By Martha Peacock, Ph.D.

     On a rainy November weekend in Santa Barbara, California, the sky as dismal as the possibility of our country's going to war, hundreds of people gathered to hear James Hillman, Jungian analyst and founder of archetypal psychology, discuss "Our Terrible Love of War". Although the day-and-a-half lecture covered many ideas of military conflict pertinent to our current political climate, the heart of Hillman's presentation revealed his paradoxical thinking: the archetypal phenomenon of love in war.

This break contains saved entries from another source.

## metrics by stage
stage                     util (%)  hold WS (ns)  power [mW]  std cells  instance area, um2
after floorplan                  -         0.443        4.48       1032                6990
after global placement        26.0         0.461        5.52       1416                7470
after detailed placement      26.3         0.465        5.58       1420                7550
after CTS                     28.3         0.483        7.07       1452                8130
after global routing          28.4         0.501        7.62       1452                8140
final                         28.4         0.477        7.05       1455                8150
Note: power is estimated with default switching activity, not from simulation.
==> src/rtl/peri_wb2reg_bridge_if.sv <==
// Bus bundle between a wishbone-classic master and the peripheral reg bus.
// The "slave" modport is the bridge's view: it is the wishbone slave and
// drives the reg bus. The "master" modport is the opposite view, i.e. the
// wishbone master together with the reg-bus peripheral.
interface peri_wb2reg_bridge_if #(
  parameter int AW = 11,
  parameter int DW = 32
);
  // Wishbone side
  logic            wbs_cyc_i;
  logic            wbs_stb_i;
  logic [AW-1:0]   wbs_adr_i;
  logic            wbs_we_i;
  logic [DW-1:0]   wbs_dat_i;
  logic [DW/8-1:0] wbs_sel_i;
  logic [DW-1:0]   wbs_dat_o;
  logic            wbs_ack_o;
  logic            wbs_err_o;

  // Reg-bus side
  logic            reg_cs;
  logic            reg_wr;
  logic [AW-1:0]   reg_addr;
  logic [DW-1:0]   reg_wdata;
  logic [DW/8-1:0] reg_be;
  logic [DW-1:0]   reg_rdata;
  logic            reg_ack;

  modport slave (
    input  wbs_cyc_i, wbs_stb_i, wbs_adr_i, wbs_we_i, wbs_dat_i, wbs_sel_i,
    output wbs_dat_o, wbs_ack_o, wbs_err_o,
    output reg_cs, reg_wr, reg_addr, reg_wdata, reg_be,
    input  reg_rdata, reg_ack
  );

  modport master (
    output wbs_cyc_i, wbs_stb_i, wbs_adr_i, wbs_we_i, wbs_dat_i, wbs_sel_i,
    input  wbs_dat_o, wbs_ack_o, wbs_err_o,
    input  reg_cs, reg_wr, reg_addr, reg_wdata, reg_be,
    output reg_rdata, reg_ack
  );
endinterface

==> src/rtl/peri_wb2reg_bridge.sv <==
// Wishbone-classic slave to peripheral reg-bus master bridge.
// One wishbone cycle becomes one reg_cs/reg_ack transaction. Request and
// response are both registered; a reg access that never acks is closed with
// an error response after TO_CYCLES cycles, counted in err_cnt, and its
// address is kept in err_addr for debug.
module peri_wb2reg_bridge #(
  parameter int              AW        = 11,
  parameter int              DW        = 32,
  parameter int unsigned     TO_CYCLES = 255,          // 0 disables the timeout
  parameter logic [DW-1:0]   ERR_DATA  = 32'hDEAD_BEEF
) (
  input  logic                 mclk,
  input  logic                 h_reset_n,
  peri_wb2reg_bridge_if.slave  bus,
  output logic [7:0]           err_cnt,
  output logic [AW-1:0]        err_addr
);

  typedef enum logic [1:0] {
    ST_IDLE,
    ST_REQ,
    ST_RESP
  } state_t;

  // Last timeout counter value before the access is declared hung.
  localparam logic [7:0] TO_LAST = 8'(TO_CYCLES - 1);

  state_t          r_state,     w_state_nxt;
  logic [7:0]      r_to_cnt,    w_to_cnt;
  logic            r_cs,        w_cs;
  logic            r_wr,        w_wr;
  logic [AW-1:0]   r_addr,      w_addr;
  logic [DW-1:0]   r_wdata,     w_wdata;
  logic [DW/8-1:0] r_be,        w_be;
  logic [DW-1:0]   r_dat,       w_dat;
  logic            r_ack,       w_ack;
  logic            r_err,       w_err;
  logic [7:0]      r_err_cnt,   w_err_cnt;
  logic [AW-1:0]   r_err_addr,  w_err_addr;
  logic            w_to_hit;

  assign w_to_hit = (TO_CYCLES != 0) && (r_to_cnt == TO_LAST);

  // Next-state and next-output decode for the request/response FSM.
  always_comb begin
    // NOTE: every signal gets its hold value first, so no branch can leave
    // one unassigned and infer a latch.
    w_state_nxt = r_state;
    w_to_cnt    = r_to_cnt;
    w_cs        = r_cs;
    w_wr        = r_wr;
    w_addr      = r_addr;
    w_wdata     = r_wdata;
    w_be        = r_be;
    w_dat       = r_dat;
    w_ack       = 1'b0;           // ack/err are single-cycle pulses
    w_err       = 1'b0;
    w_err_cnt   = r_err_cnt;
    w_err_addr  = r_err_addr;

    unique case (r_state)
      ST_IDLE: begin
        if (bus.wbs_cyc_i && bus.wbs_stb_i) begin
          w_addr      = bus.wbs_adr_i;
          w_wr        = bus.wbs_we_i;
          w_wdata     = bus.wbs_dat_i;
          w_be        = bus.wbs_sel_i;
          w_cs        = 1'b1;
          w_to_cnt    = 8'd0;
          w_state_nxt = ST_REQ;
        end
      end

      ST_REQ: begin
        w_to_cnt = r_to_cnt + 8'd1;
        // A master abort wins: acking a cycle the master has already left
        // would hand a stray ack to whatever cycle comes next.
        if (!bus.wbs_cyc_i) begin
          w_cs        = 1'b0;
          w_state_nxt = ST_IDLE;
        end else if (bus.reg_ack) begin
          w_cs        = 1'b0;
          w_dat       = r_wr ? '0 : bus.reg_rdata;
          w_ack       = 1'b1;
          w_state_nxt = ST_RESP;
        end else if (w_to_hit) begin
          w_cs        = 1'b0;
          w_dat       = r_wr ? '0 : ERR_DATA;
          w_ack       = 1'b1;
          w_err       = 1'b1;
          w_err_cnt   = (r_err_cnt == 8'hFF) ? r_err_cnt : r_err_cnt + 8'd1;
          w_err_addr  = r_addr;
          w_state_nxt = ST_RESP;
        end
      end

      ST_RESP: begin
        // The ack pulse ends here; a strobe still high is the old request.
        w_state_nxt = ST_IDLE;
      end

      default: begin
        w_state_nxt = ST_IDLE;
      end
    endcase
  end

  // State and output registers with synchronous reset; reset aborts any
  // transaction in flight and clears every output.
  always_ff @(posedge mclk) begin
    // NOTE: sequential state uses non-blocking assignments so every register
    // samples the pre-edge values regardless of statement order.
    if (!h_reset_n) begin
      r_state    <= ST_IDLE;
      r_to_cnt   <= 8'd0;
      r_cs       <= 1'b0;
      r_wr       <= 1'b0;
      r_addr     <= '0;
      r_wdata    <= '0;
      r_be       <= '0;
      r_dat      <= '0;
      r_ack      <= 1'b0;
      r_err      <= 1'b0;
      r_err_cnt  <= 8'd0;
      r_err_addr <= '0;
    end else begin
      r_state    <= w_state_nxt;
      r_to_cnt   <= w_to_cnt;
      r_cs       <= w_cs;
      r_wr       <= w_wr;
      r_addr     <= w_addr;
      r_wdata    <= w_wdata;
      r_be       <= w_be;
      r_dat      <= w_dat;
      r_ack      <= w_ack;
      r_err      <= w_err;
      r_err_cnt  <= w_err_cnt;
      r_err_addr <= w_err_addr;
    end
  end

  assign bus.reg_cs    = r_cs;
  assign bus.reg_wr    = r_wr;
  assign bus.reg_addr  = r_addr;
  assign bus.reg_wdata = r_wdata;
  assign bus.reg_be    = r_be;
  assign bus.wbs_dat_o = r_dat;
  assign bus.wbs_ack_o = r_ack;
  assign bus.wbs_err_o = r_err;
  assign err_cnt       = r_err_cnt;
  assign err_addr      = r_err_addr;

endmodule

==> src/flat_wrapper.sv <==
// flat-port wrapper written by rule: the top's interface ports become plain ports
module peri_wb2reg_bridge_flat 
#(
  parameter int              AW        = 11,
  parameter int              DW        = 32,
  parameter int unsigned     TO_CYCLES = 255,                                   
  parameter logic [DW-1:0]   ERR_DATA  = 32'hDEAD_BEEF
)
  (mclk, h_reset_n, err_cnt, err_addr, bus_wbs_cyc_i, bus_wbs_stb_i, bus_wbs_adr_i, bus_wbs_we_i, bus_wbs_dat_i, bus_wbs_sel_i, bus_wbs_dat_o, bus_wbs_ack_o, bus_wbs_err_o, bus_reg_cs, bus_reg_wr, bus_reg_addr, bus_reg_wdata, bus_reg_be, bus_reg_rdata, bus_reg_ack);
  peri_wb2reg_bridge_if #(.AW(AW), .DW(DW)) bus_i ();
  input  logic mclk;
  input  logic h_reset_n;
  output logic [7:0] err_cnt;
  output logic [AW-1:0] err_addr;
  input wire logic [$bits(bus_i.wbs_cyc_i)-1:0] bus_wbs_cyc_i;
  input wire logic [$bits(bus_i.wbs_stb_i)-1:0] bus_wbs_stb_i;
  input wire logic [$bits(bus_i.wbs_adr_i)-1:0] bus_wbs_adr_i;
  input wire logic [$bits(bus_i.wbs_we_i)-1:0] bus_wbs_we_i;
  input wire logic [$bits(bus_i.wbs_dat_i)-1:0] bus_wbs_dat_i;
  input wire logic [$bits(bus_i.wbs_sel_i)-1:0] bus_wbs_sel_i;
  output wire logic [$bits(bus_i.wbs_dat_o)-1:0] bus_wbs_dat_o;
  output wire logic [$bits(bus_i.wbs_ack_o)-1:0] bus_wbs_ack_o;
  output wire logic [$bits(bus_i.wbs_err_o)-1:0] bus_wbs_err_o;
  output wire logic [$bits(bus_i.reg_cs)-1:0] bus_reg_cs;
  output wire logic [$bits(bus_i.reg_wr)-1:0] bus_reg_wr;
  output wire logic [$bits(bus_i.reg_addr)-1:0] bus_reg_addr;
  output wire logic [$bits(bus_i.reg_wdata)-1:0] bus_reg_wdata;
  output wire logic [$bits(bus_i.reg_be)-1:0] bus_reg_be;
  input wire logic [$bits(bus_i.reg_rdata)-1:0] bus_reg_rdata;
  input wire logic [$bits(bus_i.reg_ack)-1:0] bus_reg_ack;
  assign bus_i.wbs_cyc_i = bus_wbs_cyc_i;
  assign bus_i.wbs_stb_i = bus_wbs_stb_i;
  assign bus_i.wbs_adr_i = bus_wbs_adr_i;
  assign bus_i.wbs_we_i = bus_wbs_we_i;
  assign bus_i.wbs_dat_i = bus_wbs_dat_i;
  assign bus_i.wbs_sel_i = bus_wbs_sel_i;
  assign bus_wbs_dat_o = bus_i.wbs_dat_o;
  assign bus_wbs_ack_o = bus_i.wbs_ack_o;
  assign bus_wbs_err_o = bus_i.wbs_err_o;
  assign bus_reg_cs = bus_i.reg_cs;
  assign bus_reg_wr = bus_i.reg_wr;
  assign bus_reg_addr = bus_i.reg_addr;
  assign bus_reg_wdata = bus_i.reg_wdata;
  assign bus_reg_be = bus_i.reg_be;
  assign bus_i.reg_rdata = bus_reg_rdata;
  assign bus_i.reg_ack = bus_reg_ack;
  peri_wb2reg_bridge #(.AW(AW), .DW(DW), .TO_CYCLES(TO_CYCLES), .ERR_DATA(ERR_DATA)) u_core (.mclk(mclk), .h_reset_n(h_reset_n), .bus(bus_i), .err_cnt(err_cnt), .err_addr(err_addr));
endmodule
==> config.mk <==
export PLATFORM = sky130hd
export DESIGN_NAME = peri_wb2reg_bridge_flat
export DESIGN_NICKNAME = d
export VERILOG_FILES = /design/src/rtl/peri_wb2reg_bridge_if.sv /design/src/rtl/peri_wb2reg_bridge.sv /design/src/flat_wrapper.sv
export SDC_FILE = /design/constraint.sdc
export NUM_CORES = 1
export LEC_CHECK = 0
export ABC_AREA = 0
export CAP_MARGIN = 20
export CORE_MARGIN = 10
export CORE_UTILIZATION = 40
export DETAILED_ROUTE_END_ITERATION = 10
export PLACE_DENSITY = 0.87
export SLEW_MARGIN = 25
export SYNTH_ARGS = -nofsm -noshare
export SYNTH_HDL_FRONTEND = slang
export SYNTH_SLANG_ARGS = --single-unit
==> constraint.sdc <==
create_clock -name mclk -period 6.06 [get_ports mclk]
set_input_delay 1.212 -clock mclk [delete_from_list [all_inputs] [get_ports mclk]]
set_output_delay 1.212 -clock mclk [all_outputs]
set_load 0.01 [all_outputs]
==> flow_metrics.tcl <==
set metrics [dict create \
    status "finished, final reports clean" \
    synth-compound-area-share_pct 19.1 \
    clk_pin_slew_worst_paths_ns 0.11 \
    diodes 0 \
    grt-ovfl-total 0 \
    synth_cells 469 \
    viasPerCell 5.04 \
    cts_setup_buffers 0 \
    slew_violations 0 \
    cts_tree "done" \
    synth-xor-area-share_pct 0.213 \
    numCtsBuffers 9 \
    yosysTopAreaCell "dfxtp_1" \
    synthFlopType "dfxtp_1" \
    ys_warn_count 0 \
    ant_nets 0 \
    clock-sinks 112 \
    r2r-start "u_core.r_to_cnt[1]" \
    worstSetupPathType "in -> reg" \
    clk_latency_ns 0.36 \
    ys_seq_elements 112 \
    drc 0 \
    synth_fp_nets 557 \
    clockRootBuffer "clkbuf_8" \
    drtPass1Iterations 5 \
    finalSetupViolations 0 \
    syn-cell-area_sq_um 4110 \
    routed_wl_mm 12.5 \
    grt_usage_pct 16.4 \
    placedInstanceArea_sq_um 6060 \
    synth.avg_cell_area_sq_um 8.76 \
    dieWidth_um 121 \
    fin_crit_sh_pct 59.6 \
    synthArstFlopShare_pct 0 \
    std_cell_rows 36 \
    maxSlewHeadroom_pct 44.2 \
    min_period_ns 3.61 \
    yosysUniqueCellTypes 38 \
    ys_top_cells_by_area "dfxtp_1 55%, nand2_1 12%, a21oi_1 8.5%, o2bb2ai_1 5.1%, nor2b_1 4.0%" \
    startpoint "bus_reg_ack" \
    worstMarginPinSlew_ns 0.835 \
    globalplace.congestion 0.810 \
    worstPathMaxFanout 28 \
    synth_fa_ha_area_share_pct 0.914 \
    synth_simple_gate_area_share_pct 21.4 \
    num_vias 3909 \
    hold_viol 0 \
    synth_top_family_by_area "simple AND/OR/NAND/NOR gates" \
    area_growth_pct 52.8 \
    cp.arrival_ns 3.89 \
    grt_pass1_wl_mm 20.1 \
    wl_per_cell_um 16.1 \
    muxShareOfSynthArea_pct 0.274 \
    initial_core_util_pct 41.5 \
    cts_hold_buffers 0 \
    drive_above_1_share_pct 4.36 \
    cts_resized 0 \
    fmax_mhz 277 \
    synth_edf_count 0 \
    seq_area_frac_synth_pct 54.6 \
    die_area_sq_um 14700 \
    post-synth-top-count-cell "nand2_1" \
    fin_nets 725 \
    worstPathRequired_ns 6.34 \
    port_buffers 186 \
    fin_setup_tns_ns 0 \
    peakVddDrop_mv 0.107 \
    drv_cap 0 \
    cts_max_level 3 \
    core-area_sq_um 9910 \
    p_leak_nw 2.16 \
    startpoint_type "input pin" \
    synth_common_cells "129 x nand2_1, 112 x dfxtp_1, 70 x a21oi_1" \
    finalClockSkew_ns 0.00806 \
    min_from "u_core.bus.reg_wdata[2]" \
    cp-end-kind "register" \
    finalPower_mw 1.39 \
    hp-class "reg -> reg" \
    io_pins 187 \
    grt_max_degree 79 \
    die_h_um 121 \
    drtIter0Drc 177 \
    grt_pass1_vias 3978 \
    final_area_sq_um 6270 \
    antenna_found_initial 0 \
    synth_top_area_share_pct 54.6 \
    hpwl_mm 9.30 \
    rsz0062_at_grt "false" \
    cts.path.max_buffers 2 \
    whs_ns 0.460 \
    power.density_nw_per_um2 222 \
    final_core_util_pct 63.3 \
]
[flip-flops by register name, indices dropped and copies added (netlist names)]
signal                count
u_core.bus.reg_wdata     32
u_core.bus.wbs_dat_o     32
u_core.bus.reg_addr      11
u_core.err_addr          11
u_core.err_cnt            8
u_core.r_to_cnt           8
u_core.bus.reg_be         4
u_core.r_state            2
u_core.bus.reg_cs         1
u_core.bus.reg_wr         1
u_core.bus.wbs_ack_o      1
u_core.bus.wbs_err_o      1
[per-layer routing]
metal,up-vias,global-route usage [%],share of wire (%)
met1,1816,17.6,39
li1,1945,-,-
met5,-,0,0
met3,5,6.42,9.6
met4,0,3.80,0.50
met2,143,29.4,51
[metrics by stage]
stage          cells  setup slack, ns
2_1_floorplan    469             3.35
4_1_cts          775             2.46
6_report         775             2.45
5_1_grt          775             2.28
3_3_place_gp     759             2.19
3_5_place_dp     759             2.09
[power breakdown]
part,internal [mW],switching [mW],leakage (nW)
clock network,0.197,0.258,0.0982
registers,0.756,0.0118,0.908
logic,0.0986,0.0715,1.15
total,1.05,0.342,2.16
[worst max-delay path, cell delays in order]
cell             delay (ns)
clkdlybuf4s50_1        0.83
or4_1                  1.05
or4_1                  0.62
a21oi_1                0.17
[cell families (layout without fill, tap and decap cells)]
kind of cell,after synthesis,after routing
mux,1,1
flops,112,112
fa+ha+maj,3,3
compound gates,122,122
buf+inv,38,211
simple gates,192,192
xor+xnor,1,1
[layout by cell type, fill, tap and decap left out, types with 7 or more instances in the layout]
cell / n
clkdlybuf4s50_1: 186
nand2_1: 129
dfxtp_1: 112
a21oi_1: 70
nor2b_1: 26
o2bb2ai_1: 24
clkbuf_8: 9
a22o_1: 8
or4_1: 7
nor2_1: 7
[path summary, 6_finish.rpt]
path                                  end  slack, ns  cells after the start
setup / recovery        u_core.err_cnt[7]       2.45                      4
hold / removal    u_core.bus.reg_wdata[2]       0.46                      2
setup reg to reg        u_core.err_cnt[7]       3.56                      5
hold reg to reg   u_core.bus.reg_wdata[2]       0.46                      2
[final cells by class]
class	count	area (sq um)
flip-flops and latches	112	2240
clock buffers	9	124
clock inverters	7	78.8
repair buffers	190	1890
inverters	5	18.8
fillers	845	3630
multi-input cells	319	1750
well taps	133	166
Note: power is estimated with default switching activity, not from simulation.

     Hillman believes that the American consciousness has no place for war, labeling it politically incorrect, unthinkable and wrong. Yet, over the past four thousand years, at least five thousand conflicts have been fought, averaging "two to three wars each year of human history" (lecture). Sacred manuscripts including the Mahabarata, the Bhagavad Gita, as well as Hebrew and Christian texts all recite long descriptions of wars. Yet, the American psyche places war on the sidelines, imagining battles as small incidents in its history, thus alienating combat from everyday thought. If we insist that we hate war, how can we fully understand it? "To know war," says Hillman, "we must enter its love" (ibid).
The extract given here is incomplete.